Recall that we run into trouble using the twoway fixed-effects model in a DD framework insofar as there are heterogeneous treatment effects over time. But the problem here only occurs with those $$2\times 2$$s that use late-treated units compared to early-treated units. If there are few such cases, then the issue is much less problematic depending on the magnitudes of the weights and the size of the DD coefficients themselves. What we are now going to do is simply evaluate the frequency with which this issue occurs using the Bacon decomposition. Recall that the Bacon decomposition decomposes the twoway fixed effects estimator of the DD parameter into weighted averages of individual $$2\times 2$$s across the four types of $$2\times 2$$s possible. The Bacon decomposition uses a binary treatment variable, so we will reestimate the effect of castle-doctrine statutes on logged homicide rates by coding a state as “treated” if any portion of the year it had a castle-doctrine amendment. We will work with the special case of no covariates for simplicity, though note that the decomposition works with the inclusion of covariates as well . Stata users will need to download -ddtiming- from Thomas Goldring’s website, which I’ve included in the first line.

First, let’s estimate the actual model itself using a post dummy equaling one if the state was covered by a castle-doctrine statute that year. Here we find a smaller effect than many of Cheng and Hoekstra’s estimates because we do not include their state-year interaction fixed effects strategy among other things. But this is just for illustrative purposes, so let’s move to the Bacon decomposition itself. We can decompose the parameter estimate into the three different types of $$2\times 2$$s, which I’ve reproduced in Table 9.8

Dependent Variable Log(homicide rate)
Castle-doctrine law 0.069
(0.034)
Table 9.8: Bacon Decomposition Example.
DD Comparison
Earlier T vs. Later C 0.077 $$-0.029$$
Later T vs. Earlier C 0.024 0.046
T vs. Never treated 0.899 0.078

Taking these weights, let’s just double check that they do indeed add up to the regression estimate we just obtained using our twoway fixed-effects estimator.156 \begin{align} di (0.077 * -0.029) + (0.024 * 0.046) + (0.899 * 0.078) = 0.069 \end{align}

That is our main estimate, and thus confirms what we’ve been building on, which is that the DD parameter estimate from a twoway fixed-effects estimator is simply a weighted average over the different types of $$2\times 2$$s in any differential design. Furthermore, we can see in the Bacon decomposition that most of the 0.069 parameter estimate is coming from comparing the treatment states to a group of never-treated states. The average DD estimate for that group is 0.078 with a weight of 0.899. So even though there is a later to early $$2\times 2$$ in the mix, as there always will be with any differential timing, it is small in terms of influence and ultimately pulls down the estimate.

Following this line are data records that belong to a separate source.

### src/rtl/fdma_seq.sv
module fdma_seq #(
  parameter int AW    = 32,
  parameter int DW    = 32,
  parameter int BURST = 4,
  parameter int GEO_W = 12
) (
  input  logic                       clk,
  input  logic                       rst_n,
  input  logic                       start,
  input  logic                       chan_en,
  input  logic [AW-1:0]              pend_addr,
  input  logic [fdma_pkg::CTL_W-1:0] pend_ctrl,
  input  logic [AW-1:0]              pend_next,
  input  logic [GEO_W-1:0]           cfg_ppl,
  input  logic [GEO_W-1:0]           cfg_lpf,
  input  logic                       cfg_bpp32,
  output logic                       mem_req,
  output logic [AW-1:0]              mem_addr,
  input  logic                       mem_gnt,
  input  logic                       mem_rvalid,
  input  logic [DW-1:0]              mem_rdata,
  output logic                       pix_valid,
  output logic [DW-1:0]              pix_data,
  output logic                       pix_last,
  output logic [fdma_pkg::CTL_W-1:0] cur_ctrl,
  output logic                       busy,
  output logic                       ev_addr,
  output logic                       ev_dscr,
  output logic                       ev_end
);
  import fdma_pkg::*;

  localparam int CNT_W  = 2 * GEO_W;
  localparam int BEAT_W = (BURST > 1) ? $clog2(BURST) : 1;
  localparam logic [AW-1:0]     BURST_BYTES = AW'(BURST * 4);
  localparam logic [BEAT_W-1:0] LAST_BEAT   = BEAT_W'(BURST - 1);

  fdma_state_e        state;
  logic [BEAT_W-1:0]  beat;
  logic [CNT_W-1:0]   word_cnt;
  logic [CNT_W-1:0]   frame_total;
  logic [AW-1:0]      burst_base;
  logic [AW-1:0]      cur_addr;
  logic [AW-1:0]      cur_next;
  logic [AW-1:0]      d_addr;
  logic [CTL_W-1:0]   d_ctrl;
  logic [AW-1:0]      d_next;

  // named internal events
  logic take;
  logic last_take;
  logic burst_done;
  logic frame_done;
  logic sw_load;
  logic desc_done;
  logic restart;
  logic [CNT_W-1:0] geo_total;

  assign geo_total  = CNT_W'(frame_word_count(32'(cfg_ppl), 32'(cfg_lpf), cfg_bpp32));
  assign take       = (state == ST_FDATA) && mem_rvalid && (word_cnt < frame_total);
  assign last_take  = take && ((word_cnt + 1'b1) == frame_total);
  assign burst_done = mem_rvalid && (beat == LAST_BEAT);
  assign frame_done = (word_cnt + CNT_W'(take)) >= frame_total;
  assign sw_load    = (state == ST_IDLE) && start;
  assign desc_done  = (state == ST_DDATA) && burst_done;
  assign ev_end     = (state == ST_FDATA) && burst_done && frame_done;
  assign restart    = ev_end && chan_en && !cur_ctrl[CTL_FETCH];
  assign ev_dscr    = sw_load || desc_done;
  assign ev_addr    = sw_load || desc_done || restart;

  assign mem_req  = (state == ST_FREQ) || (state == ST_DREQ);
  assign mem_addr = (state == ST_DREQ) ? cur_next : burst_base;
  assign busy     = (state != ST_IDLE);

  always_ff @(posedge clk or negedge rst_n) begin
    if (!rst_n) begin
      state       <= ST_IDLE;
      beat        <= '0;
      word_cnt    <= '0;
      frame_total <= '0;
      burst_base  <= '0;
      cur_addr    <= '0;
      cur_ctrl    <= '0;
      cur_next    <= '0;
      d_addr      <= '0;
      d_ctrl      <= '0;
      d_next      <= '0;
      pix_valid   <= 1'b0;
      pix_data    <= '0;
      pix_last    <= 1'b0;
    end else begin
      pix_valid <= take;
      pix_last  <= last_take;
      if (take) pix_data <= mem_rdata;
      case (state)
        ST_IDLE: begin
          if (start) begin
            cur_addr    <= pend_addr;
            cur_ctrl    <= pend_ctrl;
            cur_next    <= pend_next;
            burst_base  <= pend_addr;
            word_cnt    <= '0;
            frame_total <= geo_total;
            state       <= ST_FREQ;
          end
        end
        ST_FREQ: begin
          if (mem_gnt) begin
            beat  <= '0;
            state <= ST_FDATA;
          end
        end
        ST_FDATA: begin
          if (mem_rvalid) begin
            beat <= beat + 1'b1;
            if (take) word_cnt <= word_cnt + 1'b1;
            if (burst_done) begin
              burst_base <= burst_base + BURST_BYTES;
              if (!frame_done) begin
                state <= ST_FREQ;
              end else if (!chan_en) begin
                state <= ST_IDLE;
              end else if (cur_ctrl[CTL_FETCH]) begin
                state <= ST_DREQ;
              end else begin
                burst_base  <= cur_addr;
                word_cnt    <= '0;
                frame_total <= geo_total;
                state       <= ST_FREQ;
              end
            end
          end
        end
        ST_DREQ: begin
          if (mem_gnt) begin
            beat  <= '0;
            state <= ST_DDATA;
          end
        end
        ST_DDATA: begin
          if (mem_rvalid) begin
            beat <= beat + 1'b1;
            if (beat == BEAT_W'(0)) d_addr <= mem_rdata[AW-1:0];
            if (beat == BEAT_W'(1)) d_ctrl <= mem_rdata[CTL_W-1:0];
            if (beat == BEAT_W'(2)) d_next <= mem_rdata[AW-1:0];
            if (burst_done) begin
              cur_addr    <= d_addr;
              cur_ctrl    <= d_ctrl;
              cur_next    <= d_next;
              burst_base  <= d_addr;
              word_cnt    <= '0;
              frame_total <= geo_total;
              state       <= ST_FREQ;
            end
          end
        end
        default: state <= ST_IDLE;
      endcase
    end
  end

endmodule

But let’s now visualize this as distributing the weights against the DD estimates, which is a useful exercise. The horizontal line in Figure 9.26 shows the average DD estimate we obtained from our fixed-effects regression of 0.069. But then what are these other graphics? Let’s review.

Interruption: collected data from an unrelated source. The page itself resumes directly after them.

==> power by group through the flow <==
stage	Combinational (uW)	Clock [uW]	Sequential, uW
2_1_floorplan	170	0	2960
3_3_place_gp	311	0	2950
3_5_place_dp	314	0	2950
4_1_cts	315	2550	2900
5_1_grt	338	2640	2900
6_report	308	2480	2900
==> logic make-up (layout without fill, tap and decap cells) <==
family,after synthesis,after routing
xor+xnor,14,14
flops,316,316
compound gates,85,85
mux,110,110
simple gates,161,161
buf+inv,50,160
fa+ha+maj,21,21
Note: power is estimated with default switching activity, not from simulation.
<file path="config.mk">
export PLATFORM = sky130hd
export DESIGN_NAME = lpsd_cke_tracker
export DESIGN_NICKNAME = d
export VERILOG_FILES = /design/src/rtl/lpsd_pkg.sv /design/src/rtl/lpsd_decode.sv /design/src/rtl/lpsd_exit_guard.sv /design/src/rtl/lpsd_cke_tracker.sv
export SDC_FILE = /design/constraint.sdc
export NUM_CORES = 1
export LEC_CHECK = 0
export ABC_AREA = 1
export BUFFER_PORTS_ARGS = -buffer_cell sky130_fd_sc_hd__clkbuf_2
export CAP_MARGIN = 0
export CORE_ASPECT_RATIO = 1.2
export CORE_UTILIZATION = 45
export DETAILED_ROUTE_END_ITERATION = 10
export PLACE_DENSITY = 0.68
export RECOVER_POWER = 50
export SYNTH_ARGS = -nofsm -noshare
export SYNTH_HDL_FRONTEND = slang
export SYNTH_SLANG_ARGS = --single-unit
export TNS_END_PERCENT = 100
</file>
<file path="constraint.sdc">
create_clock -name clk -period 3.95 [get_ports clk]
set_clock_uncertainty 0.15 [all_clocks]
set_input_delay 0.1975 -clock clk [delete_from_list [all_inputs] [get_ports clk]]
set_output_delay 0.1975 -clock clk [all_outputs]
set_load 0.02 [all_outputs]
</file>
<file path="config.mk">
export PLATFORM = sky130hd
export DESIGN_NAME = cc_alu
export DESIGN_NICKNAME = d
export VERILOG_FILES = /design/src/rtl/cc_alu_pkg.sv /design/src/rtl/cc_alu_addsub.sv /design/src/rtl/cc_alu_logic.sv /design/src/rtl/cc_alu_flags.sv /design/src/rtl/cc_alu.sv
export SDC_FILE = /design/constraint.sdc
export NUM_CORES = 1
export LEC_CHECK = 0
export BUFFER_PORTS_ARGS = -buffer_cell sky130_fd_sc_hd__buf_4
export CORE_ASPECT_RATIO = 0.5
export CORE_MARGIN = 1.5
export CORE_UTILIZATION = 30
export DETAILED_ROUTE_END_ITERATION = 12
export GPL_TIMING_DRIVEN = 0
export MAX_ROUTING_LAYER = met4
export PLACE_DENSITY = 0.55
export SYNTH_ARGS = -nofsm -noshare
export SYNTH_HDL_FRONTEND = slang
export SYNTH_SLANG_ARGS = --single-unit
</file>
<file path="constraint.sdc">
create_clock -name vclk -period 9.6
set_input_delay 1.44 -clock vclk [all_inputs]
set_output_delay 1.44 -clock vclk [all_outputs]
set_load 0.01 [all_outputs]
</file>
$ cat config.mk
export PLATFORM = sky130hd
export DESIGN_NAME = dcs_chain_seq
export DESIGN_NICKNAME = d
export VERILOG_FILES = /design/src/rtl/dcs_pkg.sv /design/src/rtl/dcs_half_timer.sv /design/src/rtl/dcs_frame_store.sv /design/src/rtl/dcs_shifter.sv /design/src/rtl/dcs_chain_seq.sv
export SDC_FILE = /design/constraint.sdc
export NUM_CORES = 1
export LEC_CHECK = 0
export BUFFER_PORTS_ARGS = -buffer_cell sky130_fd_sc_hd__buf_2
export CORE_ASPECT_RATIO = 0.5
export CORE_MARGIN = 2
export CORE_UTILIZATION = 40
export CTS_CLUSTER_SIZE = 28
export DETAILED_ROUTE_END_ITERATION = 12
export PLACE_DENSITY = 0.57
export RECOVER_POWER = 50
export SLEW_MARGIN = 25
export SYNTH_ARGS = -nofsm -noshare
export SYNTH_HDL_FRONTEND = slang
export SYNTH_SLANG_ARGS = --single-unit
$ cat constraint.sdc
create_clock -name clk -period 1.8 [get_ports clk]
set_input_delay 0.09 -clock clk [delete_from_list [all_inputs] [get_ports clk]]
set_output_delay 0.09 -clock clk [all_outputs]
set_load 0.01 [all_outputs]
$ cat src/rtl/dcs_pkg.sv
package dcs_pkg;
    typedef enum logic [1:0] {
        ST_IDLE  = 2'd0,
        ST_SHIFT = 2'd1,
        ST_HOLD  = 2'd2
    } dcs_state_t;
endpackage

$ cat src/rtl/dcs_half_timer.sv
// Counts HALF_DIV system clocks per serial-clock half period while run is high.
module dcs_half_timer #(
    parameter int HALF_DIV = 3
) (
    input  logic clk,
    input  logic rst_n,
    input  logic run,
    output logic tick
);
    localparam int CW = (HALF_DIV > 1) ? $clog2(HALF_DIV) : 1;
    localparam logic [CW-1:0] LAST = CW'(HALF_DIV - 1);

    logic [CW-1:0] cnt_q;

    always_ff @(posedge clk or negedge rst_n) begin
        if (!rst_n)
            cnt_q <= '0;
        else if (!run || cnt_q == LAST)
            cnt_q <= '0;
        else
            cnt_q <= cnt_q + 1'b1;
    end

    assign tick = run && (cnt_q == LAST);
endmodule

$ cat src/rtl/dcs_frame_store.sv
// One register per device; the chain vector places the highest index in the top bits.
module dcs_frame_store #(
    parameter int NUM_DEV = 3,
    parameter int FRAME_W = 16
) (
    input  logic                         clk,
    input  logic                         rst_n,
    input  logic                         wr_en,
    input  logic [FRAME_W-1:0]           wr_data,
    input  logic                         clear,
    output logic                         full,
    output logic [NUM_DEV*FRAME_W-1:0]   chain
);
    localparam int CNT_W = $clog2(NUM_DEV + 1);
    localparam logic [CNT_W-1:0] FULL_CNT = CNT_W'(NUM_DEV);

    logic [CNT_W-1:0]   cnt_q;
    logic [FRAME_W-1:0] mem_q [NUM_DEV];

    assign full = (cnt_q == FULL_CNT);

    always_ff @(posedge clk or negedge rst_n) begin
        if (!rst_n)
            cnt_q <= '0;
        else if (clear)
            cnt_q <= '0;
        else if (wr_en && !full)
            cnt_q <= cnt_q + 1'b1;
    end

    for (genvar g = 0; g < NUM_DEV; g++) begin : g_entry
        always_ff @(posedge clk or negedge rst_n) begin
            if (!rst_n)
                mem_q[g] <= '0;
            else if (wr_en && !full && cnt_q == CNT_W'(g))
                mem_q[g] <= wr_data;
        end
        assign chain[(g+1)*FRAME_W-1 -: FRAME_W] = mem_q[g];
    end
endmodule

$ cat src/rtl/dcs_shifter.sv
// Parallel-load, shift-left register; the top bit drives the serial line.
module dcs_shifter #(
    parameter int WIDTH = 48
) (
    input  logic             clk,
    input  logic             rst_n,
    input  logic             load,
    input  logic [WIDTH-1:0] par_in,
    input  logic             shift,
    output logic             bit_out
);
    logic [WIDTH-1:0] sr_q;

    always_ff @(posedge clk or negedge rst_n) begin
        if (!rst_n)
            sr_q <= '0;
        else if (load)
            sr_q <= par_in;
        else if (shift)
            sr_q <= {sr_q[WIDTH-2:0], 1'b0};
    end

    assign bit_out = sr_q[WIDTH-1];
endmodule

$ cat src/rtl/dcs_chain_seq.sv
module dcs_chain_seq #(
    parameter int NUM_DEV      = 3,
    parameter int FRAME_W      = 16,
    parameter int HALF_DIV     = 3,
    parameter int HOLD_PERIODS = 2
) (
    input  logic               clk,
    input  logic               rst_n,
    input  logic               load_valid,
    input  logic [FRAME_W-1:0] load_data,
    output logic               load_ready,
    input  logic               start,
    output logic               busy,
    output logic               done,
    output logic               ser_clk,
    output logic               ser_frame_n,
    output logic               ser_data
);
    import dcs_pkg::*;

    localparam int TOTAL      = NUM_DEV * FRAME_W;
    localparam int BIT_W      = (TOTAL > 1) ? $clog2(TOTAL) : 1;
    localparam int HOLD_TICKS = 2 * HOLD_PERIODS;
    localparam int HOLD_W     = (HOLD_TICKS > 1) ? $clog2(HOLD_TICKS) : 1;
    localparam logic [BIT_W-1:0]  LAST_BIT  = BIT_W'(TOTAL - 1);
    localparam logic [HOLD_W-1:0] LAST_HOLD = HOLD_W'(HOLD_TICKS - 1);

    dcs_state_t state_q, state_nx;

    logic                     tick;
    logic                     full;
    logic [TOTAL-1:0]         chain;
    logic                     start_ok;
    logic                     shift_en;
    logic                     last_bit;
    logic                     sclk_q, frame_q, done_q, phase_low_q;
    logic [BIT_W-1:0]         bit_idx_q;
    logic [HOLD_W-1:0]        hold_q;

    assign busy       = (state_q != ST_IDLE);
    assign load_ready = (state_q == ST_IDLE) && !full;
    assign start_ok   = start && (state_q == ST_IDLE) && full;
    assign last_bit   = (bit_idx_q == LAST_BIT);
    assign shift_en   = (state_q == ST_SHIFT) && tick && phase_low_q && !last_bit;

    dcs_half_timer #(.HALF_DIV(HALF_DIV)) u_timer (
        .clk   (clk),
        .rst_n (rst_n),
        .run   (busy),
        .tick  (tick)
    );

    dcs_frame_store #(.NUM_DEV(NUM_DEV), .FRAME_W(FRAME_W)) u_store (
        .clk     (clk),
        .rst_n   (rst_n),
        .wr_en   (load_valid && load_ready),
        .wr_data (load_data),
        .clear   (start_ok),
        .full    (full),
        .chain   (chain)
    );

    dcs_shifter #(.WIDTH(TOTAL)) u_shift (
        .clk     (clk),
        .rst_n   (rst_n),
        .load    (start_ok),
        .par_in  (chain),
        .shift   (shift_en),
        .bit_out (ser_data)
    );

    // State register
    always_ff @(posedge clk or negedge rst_n) begin
        if (!rst_n)
            state_q <= ST_IDLE;
        else
            state_q <= state_nx;
    end

    // Transitions
    always_comb begin
        state_nx = state_q;
        unique case (state_q)
            ST_IDLE:  if (start_ok) state_nx = ST_SHIFT;
            ST_SHIFT: if (tick && phase_low_q && last_bit) state_nx = ST_HOLD;
            ST_HOLD:  if (tick && hold_q == LAST_HOLD) state_nx = ST_IDLE;
            default:  state_nx = ST_IDLE;
        endcase
    end

    // Registered outputs and counters
    always_ff @(posedge clk or negedge rst_n) begin
        if (!rst_n) begin
            sclk_q      <= 1'b1;
            frame_q     <= 1'b1;
            done_q      <= 1'b0;
            phase_low_q <= 1'b0;
            bit_idx_q   <= '0;
            hold_q      <= '0;
        end else begin
            done_q <= 1'b0;
            unique case (state_q)
                ST_IDLE: begin
                    if (start_ok) begin
                        frame_q     <= 1'b0;
                        sclk_q      <= 1'b1;
                        phase_low_q <= 1'b0;
                        bit_idx_q   <= '0;
                    end
                end
                ST_SHIFT: begin
                    if (tick) begin
                        if (!phase_low_q) begin
                            sclk_q      <= 1'b0;
                            phase_low_q <= 1'b1;
                        end else begin
                            sclk_q      <= 1'b1;
                            phase_low_q <= 1'b0;
                            if (last_bit) begin
                                frame_q <= 1'b1;
                                done_q  <= 1'b1;
                                hold_q  <= '0;
                            end else begin
                                bit_idx_q <= bit_idx_q + 1'b1;
                            end
                        end
                    end
                end
                ST_HOLD: begin
                    if (tick)
                        hold_q <= hold_q + 1'b1;
                end
                default: ;
            endcase
        end
    end

    assign ser_clk     = sclk_q;
    assign ser_frame_n = frame_q;
    assign done        = done_q;
endmodule

==> flow_summary_export.csv <==
group,metric,value,unit
clock_network,htree_levels,4,
cells_and_area,stdcell_count,619,
grt,first_global_vias,3318,
cells_and_area,antenna_cells,0,
synthesis,synth_seq_cells,114,
synthesis,synth_most_common_cell,"mux2_2",
timing,rsz0062_at_grt,"true",
timing,post-route-min-period,1.792,ns
clock_network,clk_pin_slew,0.05,ns
synthesis,synth_edf_count,0,
synthesis,synth-async-reset-ratio,100.0,%
clock_network,cts_buffers,17,
synthesis,syn_inst,353,
timing,clock_skew,0.01161,ns
grt,grt_start_max_net_pins,41,
critical_path,path_max_fanout,6,
critical_path,worstSetupStartpoint,"bit_idx_q[0]",
synthesis,synthTopCellsByCount,"140 x mux2_2, 112 x dfrtp_1, 8 x inv_1, 8 x nand2_1",
floorplan,dieArea,13860,µm²
synthesis,yosys.area_share.adder,1.699,%
critical_path,crit_path_start_kind,"flip-flop",
cells_and_area,final_net_count,464,
cells_and_area,utilization,55.33,%
synthesis,synth.top_cell.area_share,54.38,%
critical_path,cp_cell_sequence,"ha_1 -> and3_4 -> a22oi_2 -> buf_6 -> clkbuf_16 -> mux2_4",
placed_design,port-buffer-count,25,
synthesis,synth-main-ff-cell,"dfrtp_1",
clock_network,cts_tree,"yes",
critical_path,worstRegToRegCells,6,
timing,setup_violations,0,
synthesis,yosys-mux-area-fraction,31.63,%
power,irDropWorstVdd,0.7052,mV
floorplan,core,12630,µm²
run_status,outcome,"complete, no violations",
floorplan,start_util,40.81,%
critical_path,r2r_end,"u_shift.sr_q[21]",
critical_path,worst-setup-path-type,"flip-flop to flip-flop",
clock_network,clock_latency,0.42,ns
cells_and_area,area_growth,35.57,%
power,p_per_area,1670,nW/µm²
routing,dr.pass1.iters,5,
cells_and_area,drive_gt1_share,56.12,%
routing,postRouteWirelength,11.60,mm
placed_design,dpl.cell_count,552,
synthesis,yosysSeqAreaShare,55.40,%
timing,maxSlewHeadroom,32.72,%
grt,grt-ovfl-total,0,
timing,finalCritPeriodShare,99.58,%
critical_path,required,2.09,ns
grt,grt_pass1_wl,17.15,mm
placed_design,dpl_cell_area,5644,µm²
timing,drv_slew,0,
min_path,hold_path_startpoint,"load_valid",
grt,track_usage,16.27,%
timing,worst_pin_slew,1.009,ns
routing,via_per_inst,5.082,
routing,drt_iter0_markers,134,
floorplan,rows,29,
routing,wire_per_inst,18.73,µm
critical_path,cp_slowest_cell,"dfrtp_1",
power,finalPower,11.67,mW
synthesis,synth_cell_types,43,
cells_and_area,stdcell_area,6987,µm²
floorplan,die_width,164.5,µm
synthesis,synth_compound_area_share,3.083,%
synthesis,syn-cell-area,5154,µm²
critical_path,endpoint_kind,"flip-flop",
synthesis,synth.area.top_cells,"dfrtp_1 54%, mux2_2 31%, ha_1 1.7%",
synthesis,synth-simple-area-share,4.807,%
synthesis,synth-xor-area-share,0.3399,%
floorplan,boundaryPins,26,
critical_path,rrSetupSlack,0.008,ns
clock_network,numClockSinks,114,
min_path,min_path_type,"input port to flip-flop",
clock_network,root_buffer,"clkbuf_16",
synthesis,synth_top_family_by_area,"multiplexers",
critical_path,arrival,2.08,ns
critical_path,r2r-start,"bit_idx_q[0]",
synthesis,avgSynthCellArea,14.60,µm²
routing,drc,0,
min_path,hold_depth,4,
timing,finalSetupTns,0,ns
grt,antenna_found_initial,0,
min_path,holdPathEnd,"u_store.cnt_q[1]",
timing,hold_viol,0,
timing,max_freq,557.9,MHz
flow_run,maxCapViolCount,0,
clock_network,cts_buffer_depth,2,
placed_design,gp_congestion,0.7555,
routing,dr_total_vias,3146,
synthesis,yosys.area.top_type,"dfrtp_1",
power,p_leak,3.330,nW
routing,ant_nets,0,
critical_path,cpPeakStageDelay,0.38,ns
floorplan,die_y,84.27,µm
synthesis,yosys_warnings,0,
placed_design,dpl.hpwl,6.059,mm
synthesis,synth_nets,380,
-- registers in the layout, summed over array words and instances, names as in the netlist --
name and cells:
u_timer.cnt_q 2, u_store.cnt_q 2, done 1, u_store.chain 48, ser_clk 1, ser_frame_n 1
bit_idx_q 6, hold_q 2, state_q 2, phase_low_q 1, u_shift.sr_q 48
-- worst max-delay path by stage --
stage,end,slack (ns)
floorplan,u_shift.sr_q[10],-0.01
global placement,u_shift.sr_q[6],-0.03
detailed placement,u_shift.sr_q[6],-0.04
CTS,u_shift.sr_q[1],-0.006
global route,u_shift.sr_q[31],-0.06
finish,u_shift.sr_q[21],0.008
-- final cells by class --
class	instances	area, µm²
repair buffers	82	843.3
clock buffers	21	460.4
flip-flops and latches	114	2856
fillers	1005	5640
inverters	8	30.03
clock inverters	10	205.2
multi-input cells	214	2379
well taps	170	212.7
-- per-stage QoR --
| step | setup slack (ns) | hold slack, ns |
|---|---|---|
| 2_1_floorplan | -0.01342 | -0.2056 |
| 3_3_place_gp | -0.02518 | 0.09877 |
| 3_5_place_dp | -0.04435 | 0.1084 |
| 4_1_cts | -0.006409 | 0.1477 |
| 5_1_grt | -0.05627 | 0.1776 |
| 6_report | 0.007536 | 0.1638 |
-- kinds of logic (layout without fill, tap and decap cells) --
kind of cell               after synthesis  count (layout)
muxes                                  145             145
DFF                                    114             114
and+or+nand+nor                         37              37
buffers and inverters                   25             121
AOI/OAI and AO/OA                       23              23
adders and majority gates                7               7
xor gates and xnor gates                 2               2
-- timing repair --
item | 4_1_cts | 5_1_grt
gates cloned | 1 | 8
setup endpoints to repair | 95 | 95
buffers inserted | 4 | 6
endpoints found under the hold margin | 86 | 0
pin swaps | 3 | 5
hold buffers | 17 | 0
resized for setup | 4 | 59
-- power by group --
group	total (mW)	switching, mW	leakage [nW]	internal (mW)
logic	3.61	1.37	1.54	2.24
registers	4.25	0.603	1.47	3.64
clock network	3.81	1.15	0.319	2.65
total	11.7	3.12	3.33	8.54
-- per-layer routing --
metal | track usage [%] | vias up | part of all wire [%] | routed length, µm
li1 | - | 1446 | - | -
met1 | 21.86 | 1637 | 51 | 5882
met2 | 24.91 | 53 | 45 | 5160
met3 | 4.842 | 10 | 3.5 | 408
met4 | 6.403 | 0 | 1.2 | 144
met5 | 0 | - | 0 | 0
-- layout by cell type (no fill, tap or decap), types with 3 or more instances in the layout --
master / count
bufinv_16: 6
nor2_1: 6
dfrtp_1: 111
buf_12: 8
o21ai_0: 6
mux2_4: 48
clkbuf_16: 23
buf_6: 6
buf_2: 24
nand3b_1: 3
nand3_1: 3
dlygate4sd3_1: 17
ha_1: 5
nor3_1: 3
mux2_2: 95
inv_1: 8
buf_4: 19
nand2_1: 8
-- critical path, delay by kind of cell (launching register included) --
family	cells	cell delay [ns]
flops	1	0.38
buf+inv	2	0.37
mux	1	0.30
fa+ha+maj	1	0.23
simple gates	1	0.20
compound gates	1	0.20
Note: power is estimated with default switching activity, not from simulation.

Each icon in the graphic represents a single $$2\times 2$$ DD. The horizontal axis shows the weight itself, whereas the vertical axis shows the magnitude of that particular $$2\times 2$$. Icons further to the right therefore will be more influential in the final average DD than those closer to zero.

There are three kinds of icons here: an early to late group comparison (represented with a light $$\times$$), a late to early (dark $$\times$$), and a treatment compared to a never-treated (dark triangle). You can see that the dark triangles are all above zero, meaning that each of these $$2\times 2$$s (which correspond to a particular set of states getting the treatment in the same year) is positive. Now they are spread out somewhat—two groups are on the horizontal line, but the rest are higher. What appears to be the case, though, is that the group with the largest weight is really pulling down the parameter estimate and bringing it closer to the 0.069 that we find in the regression.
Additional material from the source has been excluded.